BEGIN Recorded data

## config.mk

```make
export PLATFORM = sky130hd
export DESIGN_NAME = pps_queue
export DESIGN_NICKNAME = d
export VERILOG_FILES = /design/src/hdl/pps_pkg.sv /design/src/hdl/pps_queue.sv
export SDC_FILE = /design/constraint.sdc
export NUM_CORES = 1
export LEC_CHECK = 0
export CAP_MARGIN = 0
export CORE_AREA = 2 2 144 146
export DETAILED_ROUTE_END_ITERATION = 10
export DIE_AREA = 0 0 146 148
export DONT_BUFFER_PORTS = 1
export PLACE_DENSITY = 0.75
export SETUP_SLACK_MARGIN = 0.02
export SLEW_MARGIN = 20
export SYNTH_ARGS = -nofsm -noshare
export SYNTH_HDL_FRONTEND = slang
export SYNTH_SLANG_ARGS = --single-unit
```

## constraint.sdc

```tcl
create_clock -name clk -period 3.63 [get_ports clk]
set_input_delay 0.1815 -clock clk [delete_from_list [all_inputs] [get_ports clk]]
set_output_delay 0.1815 -clock clk [all_outputs]
set_load 0.03 [all_outputs]
```

## src/hdl/pps_pkg.sv

```systemverilog
// ----------------------------------------------------------------------------
// pps_pkg
// Shared types and constants for the planar palette scan-out unit.
// ----------------------------------------------------------------------------
package pps_pkg;

  // Store geometry
  localparam int FB_BYTES        = 262144;
  localparam int PALETTE_ENTRIES = 256;
  localparam int PLANES          = 8;

  localparam int FB_AW    = $clog2(FB_BYTES);
  localparam int PAL_AW   = $clog2(PALETTE_ENTRIES);
  localparam int PLANE_W  = (PLANES > 1) ? $clog2(PLANES) : 1;
  // Wide enough for the last plane address plus one more stride step
  localparam int ADDR_W   = 21;

  // Field widths
  localparam int OP_W     = 2;
  localparam int FBA_W    = 18;
  localparam int PIDX_W   = 8;
  localparam int DATA_W   = 32;
  localparam int COORD_W  = 10;
  localparam int SW_W     = 10;
  localparam int SH_W     = 9;
  localparam int SCALE_W  = 2;
  localparam int OH_W     = 10;
  localparam int CFG_IDX_W = 3;
  localparam int CFG_DW   = 10;

  // Reset values of the configuration registers
  localparam logic [SW_W-1:0]    SRC_WIDTH_RST  = 10'd320;
  localparam logic [SH_W-1:0]    SRC_HEIGHT_RST = 9'd256;
  localparam logic [SCALE_W-1:0] SCALE_RST      = 2'd2;
  localparam logic [OH_W-1:0]    OUT_HEIGHT_RST = 10'd512;

  // Queue between front and back
  localparam int Q_DEPTH = 4;
  localparam int Q_AW    = $clog2(Q_DEPTH);
  localparam int Q_CW    = $clog2(Q_DEPTH + 1);

  typedef enum logic [OP_W-1:0] {
    OP_PAL_WR = 2'd0,
    OP_FB_WR  = 2'd1,
    OP_PIXEL  = 2'd2,
    OP_NONE   = 2'd3
  } op_t;

  typedef enum logic [CFG_IDX_W-1:0] {
    CFG_PLANAR     = 3'd0,
    CFG_WIDE       = 3'd1,
    CFG_SRC_WIDTH  = 3'd2,
    CFG_SRC_HEIGHT = 3'd3,
    CFG_SCALE_X    = 3'd4,
    CFG_SCALE_Y    = 3'd5,
    CFG_OUT_HEIGHT = 3'd6,
    CFG_SPARE      = 3'd7
  } cfg_reg_t;

  typedef enum logic [1:0] {
    BK_IDLE,
    BK_PLANE,
    BK_CHUNK,
    BK_EMIT
  } bk_state_t;

  // Classified word handed from front to back
  typedef struct packed {
    op_t                 kind;
    logic [ADDR_W-1:0]   addr;     // palette index, byte address or pixel base
    logic [DATA_W-1:0]   data;
    logic [2:0]          bit_sel;  // column within a plane byte
    logic                ok;       // pixel lies in drawn area and source range
    logic [COORD_W-1:0]  dest_row;
    logic [COORD_W-1:0]  dest_col;
  } pps_word_t;

  // Configuration the back end needs
  typedef struct packed {
    logic              planar;
    logic [ADDR_W-1:0] stride;
  } pps_cfg_t;

endpackage

```

## src/hdl/pps_queue.sv

```systemverilog
// ----------------------------------------------------------------------------
// pps_queue
// Short FIFO of classified words between the front and back ends.
// ----------------------------------------------------------------------------
module pps_queue
  import pps_pkg::*;
(
  input  logic      clk,
  input  logic      rst_n,
  input  logic      push,
  input  pps_word_t push_word,
  input  logic      pop,
  output pps_word_t head_word,
  output logic      full,
  output logic      empty
);

  pps_word_t         slot_r [Q_DEPTH];
  logic [Q_AW-1:0]   wr_ptr_r, wr_ptr_nxt;
  logic [Q_AW-1:0]   rd_ptr_r, rd_ptr_nxt;
  logic [Q_CW-1:0]   count_r,  count_nxt;
  logic              do_push, do_pop;

  assign full      = (count_r == Q_CW'(Q_DEPTH));
  assign empty     = (count_r == '0);
  assign head_word = slot_r[rd_ptr_r];
  assign do_push   = push && !full;
  assign do_pop    = pop && !empty;

  // Advance pointers and fill count
  always_comb begin
    wr_ptr_nxt = wr_ptr_r;
    rd_ptr_nxt = rd_ptr_r;
    count_nxt  = count_r;
    if (do_push) begin
      wr_ptr_nxt = (wr_ptr_r == Q_AW'(Q_DEPTH - 1)) ? '0 : wr_ptr_r + 1'b1;
    end
    if (do_pop) begin
      rd_ptr_nxt = (rd_ptr_r == Q_AW'(Q_DEPTH - 1)) ? '0 : rd_ptr_r + 1'b1;
    end
    if (do_push && !do_pop) begin
      count_nxt = count_r + 1'b1;
    end else if (do_pop && !do_push) begin
      count_nxt = count_r - 1'b1;
    end
  end

  always_ff @(posedge clk) begin
    if (!rst_n) begin
      wr_ptr_r <= '0;
      rd_ptr_r <= '0;
      count_r  <= '0;
    end else begin
      wr_ptr_r <= wr_ptr_nxt;
      rd_ptr_r <= rd_ptr_nxt;
      count_r  <= count_nxt;
    end
  end

  // Store the incoming word
  always_ff @(posedge clk) begin
    if (do_push) begin
      slot_r[wr_ptr_r] <= push_word;
    end
  end

endmodule

```

* After elaboration in Yosys (flattened, before gate mapping)
Memory sizes are Yosys's and may differ from the RTL's. A register that Yosys moved wholly into a read port is not among the register bits.
Index checks and enable logic that the tools add are counted.
** Word-level totals
- Bits in registers :: 7
- Bits in writable memories :: 316
- Input bits :: 83
- Output and inout port bits :: 81
- Memories :: 1
** Memories
- slot_r :: depth 4, bits a word 79, rd ports 1, clocked after memory_dff 1, write ports 1, RTL line pps_queue.sv:18 : pps_word_t slot_r [Q_DEPTH];
** Operators by class
- Add/subtract/negate cells :: 4
- Equality and inequality tests :: 3
- Mux-type cells :: 8
- Reduce and logical (&&, ||, !) cells :: 10
** Operators by type and width (count)
- $mux W2 :: 4
- $mux W3 :: 2
- $add A2 B1 Y2 const B :: 2
- $eq A2 B2 Y1 const B :: 2
- $logic_and A1 B1 Y1 :: 4
- $logic_not A1 Y1 :: 4
- $add A3 B1 Y3 const B :: 1
- $eq A3 B3 Y1 const B :: 1
- $logic_not A3 Y1 :: 1
- $sub A3 B1 Y3 const B :: 1
- $mux W1 :: 2
- $reduce_bool A2 Y1 :: 1

* Depth between registers and ports, before layout
Gate-level depths: netlist of run 1.
- Depth in word-level cells :: 7
- Gate-level depth with buffers :: 9
- Depth with buffers taken out :: 8

* Worst setup path after synthesis of run 1
OpenSTA, ideal clock, no wires.
- Path type :: register -> register
- From :: register count_r[0]
- To :: memory slot_r[1][0] (netlist name) (enable)
- Setup time :: 0.446 ns
- Data arrival time :: 2.852 ns
- Data required time :: 3.184 ns
- Slack :: 0.332 ns
- Cell stages (with the launch flop) :: 5
- Path through :: dfxtp_1 nor3b_1 nor2b_1 clkbuf_1 and2_1
** Between the ends
- Cells in the longest elaborated chain, start to end :: 5
** Ends and longest elaborated chain
- from (decl) :: RTL line pps_queue.sv:21 : logic [Q_CW-1:0] count_r, count_nxt;
- from (signal assigned) :: RTL line pps_queue.sv:56 : count_r <= count_nxt;
- $eq A3 B3 Y1 :: RTL line pps_queue.sv:24 : assign full = (count_r == Q_CW'(Q_DEPTH));
- named net full :: RTL line pps_queue.sv:14 : output logic full,
- $logic_not A1 Y1 :: RTL line pps_queue.sv:27 : assign do_push = push && !full;
- $logic_and A1 B1 Y1 :: RTL line pps_queue.sv:27
- named net do_push :: RTL line pps_queue.sv:22 : logic do_push, do_pop;
- $mux W1 :: RTL line pps_queue.sv:62 : if (do_push) begin
- $mux W1 (not written as such) :: RTL line pps_queue.sv:63 : slot_r[wr_ptr_r] <= push_word;
- to (decl) :: RTL line pps_queue.sv:18
The timed path passes the listed nets, and every way through them passes these cells.

* Worst setup path after layout of run 1
- From :: register count_r[0]
- To :: register count_r[2]
** Between the ends
- Cells in the longest elaborated chain, start to end :: 6
** Ends and longest elaborated chain
- branches (longest 6 deep; another with $sub A3 B1 Y3)
Parallel ways; which one is timed is not known. The select of a mux whose other input is x is not followed.
A chain may end at the register's enable or synchronous reset.

==> impl_results.md, run 1 <==
- Pre-antenna DRT Iters: 5
- CTS max path bufs: 3
- DRC errors left: 0
- Layout area overhead: 18.3%
- FF-to-FF path depth: 9
- Period Utilization, post-route: between 70% and 80%
- Data arrival, critical path: roughly 3.1 ns
- Pwr Density: about 720 mW/mm2
- Initial Util: approximately 60%
- H-tree depth: 1
- CTS sink count: roughly 330
- Initial antenna violation count: 4
- Worst slack, placed: between 1 and 1.5 ns
- Flop2flop setup slack: ~1 ns
- Layout net count: between 600 and 700
- Slew margin rel.: 37.3%
- Post CTS Setup Buffer Count: 0
- Post-Route Utilization: between 60 and 70%
- Detailed Route Iter0 Violations: approximately 320
- CTS tree: done
- Crit. End Element: flop
- Die ar.: about 0.022 mm2
- Synth Flop Type: edfxtp_1
- Vias/cell: between 5 and 6
- Detail Placement HPWL: 12,500 um
- Startpoint Class: flop
- Number of global-route vias before repair: approximately 5,400
- Post-synth EDFFs: about 320
- Core area: about 0.020 mm2
- Top cells by area, synth: edfxtp_1, mux4_2, dfxtp_1, ha_1, buf_2
- Drt total wl: approximately 22,000 um
- Cell count after synthesis: about 460
- Syn Nets: approximately 550
- Largest net degree at the start of global routing: 80
- CTS Buf Count: 31
- Setup violations, final: 0
- Die Ht: roughly 150 um
- First-pass GRT wire length: between 30,000 and 40,000 um
- Final max-slew violation count: 0
- Fin cells: 870
- Post-synth cell types: 25
- Hold_ws: 0.0449 ns
- Global-route usage over all layers: 20.4%
- Routability Congestion: roughly 0.74
- #FFs+latches synth: about 330
- CP Class: reg -> reg
- Post-Route Setup TNS: 0 ns
- Post-synth top area share: 80.0%
- Row count: between 50 and 60
- Clock slew at reported path FFs: around 0.060 ns
- Family with the most delay on the worst path: simple AND/OR/NAND/NOR gates
- P_leak: 4.41 nW
- Placed insts: approximately 730
- Skew-Pair Late Insertion Delay: roughly 0.55 ns
- Post-Syn Area: ~0.012 mm2
- Peak Freq: roughly 380 MHz
- Grt total ovfl: 0
- Synth area leader: edfxtp_1
- Status: complete, no violations
- Cts repair resizes: 0
- Filler cells: approximately 1,200
- Count leader, synth: edfxtp_1
- Max_cap viols: 0
- Hold Path Sink: wr_ptr_r[1]
- Worst Hold Depth: 2
- Most frequent cells after synthesis: edfxtp_1, mux4_2, buf_2, dfxtp_1, clkbuf_1
- Critical R2R Launch: count_r[0]
- Post-synthesis async set-or-reset flop share: 0%
- DRT antenna net count: 0
- Final worst-path setup slack: 1.00 ns
- Avg Cell Area, Syn: between 20 and 30 um2
- Reg2reg end: count_r[2]
- Worst Hold Launch: push
- DR vias: a little over 5,000
- Slowest CP cell: nor2b_1
- Worst Tran Pin Value: between 0.9 and 1 ns
- Req. time, crit path: 4.10 ns
- Fin. Hold Viols: 0
- Layout cells sized above 1: 22.8%
- RSZ-0062 raised after global routing: false
- Buf/Inv on CP: 2
- Minimum clock period: between 2 and 3 ns
- Clock skew: 0.0205 ns
- IO Count: 164
- CP cell instances: nor3b_1 > buf_4 > nor2b_1 > ha_1 > inv_1 > fa_1 > xor2_1 > or3_1 > a21boi_0
- Wire per inst: between 20 and 30 um
- Root buffer cell: clkbuf_16
- Peak supply drop: ~0.50 mV
- Register area share after synthesis: 81.6%
- Crit-path max FO: 7
- Hold Path Class: in -> reg
- Hold buffer count at CTS: 81
- YS warnings: 0
- Port-buffer cells: 0
- CP max stage delay: 0.46 ns
- Die Wd: between 100 and 150 um
kinds of logic after synthesis:
group	after synthesis	synth area share (%)
flops	325	81.6
mux	82	15.3
buf+inv	23	1.12
simple gates	20	0.865
fa+ha+maj	7	0.802
compound gates	5	0.253
xor+xnor	2	0.148
final cells by class:
class	instances	area, um2	area share (%)
flip-flops and latches	325	9680	69.0
clock inverters	9	68.8	0.491
repair buffers	94	991	7.07
inverters	3	11.3	0.0803
multi-input cells	116	2060	14.7
clock buffers	49	863	6.16
well taps	270	338	2.41
diodes	4	10.0	0.0714
layer usage:
metal,wire [um],track usage (%),up-vias
met5,0,0,-
met4,352,5.10,0
met3,1970,6.30,31
met2,11200,33.7,194
met1,8410,27.3,2633
li1,-,-,2197
worst reg2reg max path: cells and delay by family, from the launching register on:
kind / cells / cell delay (ns)
XOR/XNOR: 1 / 0.18
adder cells (fa/ha/maj): 2 / 0.69
flip-flops: 1 / 0.44
AND/OR/NAND/NOR: 3 / 0.85
buffers and inverters: 2 / 0.24
AO/OA/AOI/OAI: 1 / 0.17
state kept, by name, summed over array words and instances, names as in the netlist, named ones only:
name	cells
slot_r	316
count_r	3
rd_ptr_r	2
wr_ptr_r	2
report_power, final:
| group | switching (mW) | total [mW] | internal [mW] | leakage [nW] |
|---|---|---|---|---|
| sequential | 0.182 | 4.75 | 4.57 | 2.97 |
| combinational | 1.63 | 2.46 | 0.837 | 0.985 |
| clock | 1.26 | 2.95 | 1.69 | 0.452 |
| total | 3.06 | 10.2 | 7.10 | 4.41 |
per-stage QoR:
step                cell area, um2  total power [mW]
CTS                          14000              10.3
global route                 14000              10.5
global placement             12200              7.15
floorplan                    11900              6.82
detailed placement           12200              7.21
finish                       14000              10.2
worst max path at each step:
stage,startpoint,endpoint,slack [ns],cells after the start
floorplan,count_r[0],slot_r[1][0],0.33,4
global placement,count_r[0],count_r[2],1.17,9
detailed placement,count_r[0],count_r[2],1.00,9
CTS,count_r[0],count_r[2],0.99,9
global route,count_r[0],count_r[2],0.79,9
finish,count_r[0],count_r[2],1.00,9
layout by cell type, fill, tap and decap left out, types with 5 or more instances in the layout:
master / netlist / final
buf_12: 1 / 5
buf_4: 0 / 7
clkbuf_1: 8 / 16
clkbuf_16: 0 / 31
dfxtp_1: 9 / 7
dlygate4sd3_1: 0 / 81
edfxtp_1: 316 / 316
ha_1: 6 / 6
mux4_2: 79 / 79
nand2_1: 6 / 6
(Power assumes the default switching activity.)
==> run 2: changes to the inputs <==
--- a/config.mk
+++ b/config.mk
@@ -5,12 +5,13 @@
 export SDC_FILE = /design/constraint.sdc
 export NUM_CORES = 1
 export LEC_CHECK = 0
+export ABC_AREA = 1
 export CAP_MARGIN = 0
-export CORE_AREA = 2 2 144 146
+export CORE_AREA = 2 2 150 152
 export DETAILED_ROUTE_END_ITERATION = 10
-export DIE_AREA = 0 0 146 148
+export DIE_AREA = 0 0 152 154
 export DONT_BUFFER_PORTS = 1
-export PLACE_DENSITY = 0.75
+export PLACE_DENSITY = 0.74
 export SETUP_SLACK_MARGIN = 0.02
 export SLEW_MARGIN = 20
 export SYNTH_ARGS = -nofsm -noshare
==> constraint.sdc (replaced) <==
create_clock -name clk -period 2.4 [get_ports clk]
set_input_delay 0.12 -clock clk [delete_from_list [all_inputs] [get_ports clk]]
set_output_delay 0.12 -clock clk [all_outputs]
set_load 0.03 [all_outputs]
==> run 2 against run 1 <==
Flip-flop and latch count stayed put; synthesized cell count is 80% higher; combinational power is 140% higher; clock-buffer cell count is 5 lower; sequential share of layout area is 4.4 points lower; clock power is 60% higher; clock skew is 0.0084 ns lower; critical path type is now reg -> out; largest cell class unchanged; largest power group unchanged; highest routed layer unchanged.
==> impl_results.md, run 2 <==
- Clock skew: 0.0121 ns
- Number of global-route vias before repair: about 7,500
- Switching fraction of total power: about a third
- Register area share after synthesis: between 70% and 80%
- Core area: 0.0217 mm2
- Design Area, Final: ~0.015 mm2
- Cts repair resizes: 0
- Post-synth cell types: 21
- Diode count: 0
- Worst slack, placed: slightly above 0.4 ns
- #FFs+latches synth: about 330
- Minimum clock period: 2.33 ns
- Startpoint Class: flop
- Largest register FFs: 316
- Fin. Hold Viols: 0
- Vias/cell: 5.72
- Peak Freq: 430 MHz
- CTS Buf Count: 34
- Req. time, crit path: between 2 and 2.5 ns
- Post CTS Setup Buffer Count: 0
- Switch Pwr: ~6.2 mW
- CTS max path bufs: 3
- Grt total ovfl: 0
- Pwr Density: around 1200 mW/mm2
- CP Class: reg -> out
- Reg2reg end: count_r[1]
- Global-route usage over all layers: a little over a fifth
- Worst Tran Pin Value: just over 0.7 ns
- RSZ-0062 raised after global routing: false
- DRC errors left: 0
- Most flops, register: slot_r
- P_leak: about 5.2 nW
- Drt total wl: about 26,000 um
- Layer with the highest usage: met2
- Detailed Route Iter0 Violations: 621
- Status: complete, no violations
- Top cells by area, synth: edfxtp_1, nor2_1, o21ai_0, o22ai_1, o21ai_1
- Die ar.: 0.0234 mm2
- Post-Route Setup TNS: 0 ns
- Hold Path Class: in -> reg
- Setup violations, final: 0
- Wire per inst: 19.7 um
- Met3 GRT Util: 4.62%
- Crit-path max FO: around 160
- Final worst-path setup slack: roughly 0.074 ns
- Flop2flop setup slack: between 0.3 and 0.4 ns
- Most frequent cells in the layout: edfxtp_1, nor2_1, o21ai_0
- Routability Congestion: slightly below 0.8
- DRT antenna net count: 0
- Max_cap viols: 0
- First-pass GRT wire length: approximately 40,000 um
- Clock slew at reported path FFs: 0.05 ns
- Post-synth top area share: approximately 80%
- GR Layer Usage met2: roughly 37%
- Root buffer cell: clkbuf_16
- FF-to-FF path depth: 9
- Most common cell after layout, fill and taps aside: edfxtp_1
- DR vias: between 7,000 and 8,000
- Layout net count: ~1,100
- Detail Placement HPWL: between 10,000 and 15,000 um
- Row count: 54
- Worst setup endpoint: head_word[64]
- Period Utilization, post-route: approximately 97%
- Most frequent cells after synthesis: edfxtp_1, nor2_1, o21ai_0
- Dpl cell area: around 0.013 mm2
- Port-buffer cells: 0
- Count leader, synth: edfxtp_1
- Die Ht: between 150 and 200 um
- Tot Pwr: around 18 mW
- Avg Cell Area, Syn: 14.6 um2
- Clock power share: 26.6%
- Synth Flop Type: edfxtp_1
- Post-Syn Area: about 0.012 mm2
- Pre-antenna DRT Iters: 5
- Initial Util: 56.2%
- H-tree depth: 2
- Peak supply drop: 0.996 mV
- Crit. End Element: primary output
- Top flop regs: slot_r (316), count_r (3)
- Skew-Pair Late Insertion Delay: roughly 0.5 ns
- Synth area leader: edfxtp_1
- YS warnings: 0
- Syn Nets: around 930
- CTS sink count: about 330
- IO Count: roughly 160
- Die Wd: roughly 150 um
- Critical R2R Launch: count_r[1]
- Layout cells sized above 1: ~14%
- GR Util met1: ~28%
- CTS tree: done
- Sequential share of power: between 30% and 40%
- Slew margin rel.: between 50% and 60%
- Initial antenna violation count: 0
- Post-synth EDFFs: about 320
- Hold_ws: around 0.047 ns
- Layout area overhead: 22.8%
- P_int: approximately 12 mW
- Final max-slew violation count: 0
- Post-synthesis async set-or-reset flop share: 0%
- Data arrival, critical path: roughly 2.2 ns
- Largest net degree at the start of global routing: approximately 160
- Cell count after synthesis: between 800 and 900
- Combinational share of power: approximately a third
## run 2: cell families after synthesis
family	share of synthesized area [%]
DFF	79.3
adders and majority gates	0.780
buffers and inverters	3.18
and+or+nand+nor	6.00
AOI/OAI and AO/OA	10.7
## run 2: repair_timing
item,4_1_cts,5_1_grt
hold buffers,82,0
endpoints found under the hold margin,325,0
endpoints found under the setup margin,0,0
## run 2: worst max-delay path, stage by stage (launching register included)
cell,delay [ns]
dfxtp_4,0.37
buf_12,0.44
o21ai_0,0.22
o22ai_1,0.29
buf_4,0.22
## run 2: metrics by stage
step                      std cells  util, %
after CTS                      1302     69.0
after global routing           1302     69.0
after detailed placement       1163     60.6
after global placement         1163     60.6
final                          1302     69.0
after floorplan                 835        -
## run 2: worst min-delay path by stage
stage                             start             to  slack, ns  depth (start not counted)
after floorplan            push_word[0]   slot_r[0][0]       0.22                          0
after global placement    push_word[24]  slot_r[0][24]       0.22                          0
after detailed placement  push_word[59]  slot_r[3][59]       0.22                          0
after CTS                          push    wr_ptr_r[0]       0.02                          3
after global routing               push    wr_ptr_r[0]       0.06                          3
final                              push    wr_ptr_r[0]       0.05                          3
## run 2: power by group through the flow
stage	Clock, mW	Sequential, mW	Combinational (mW)
floorplan	0	7.19	3.82
global placement	0	7.17	5.72
detailed placement	0	7.18	5.80
CTS	4.80	7.07	5.99
global route	5.03	7.12	6.38
finish	4.72	7.07	5.99
## run 2: final cells by class
cell class	count	area, um2
Clock buffer	44	910
Clock inverter	13	86.3
Fill cell	1405	6730
Inverter	19	73.8
Multi-Input combinational cell	441	2160
Sequential cell	325	9670
Tap cell	280	350
Timing Repair Buffer	180	1710
## run 2: metal layers
| layer | wire length [um] | vias up |
|---|---|---|
| li1 | - | 3463 |
| met1 | 10600 | 3683 |
| met2 | 12900 | 270 |
| met3 | 1620 | 37 |
| met4 | 472 | 0 |
| met5 | 0 | - |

END Recorded data

Work order - Where a line in the records above contains the word "noshare", copy that line.

Solution -
export SYNTH_ARGS = -nofsm -noshare
 export SYNTH_ARGS = -nofsm -noshare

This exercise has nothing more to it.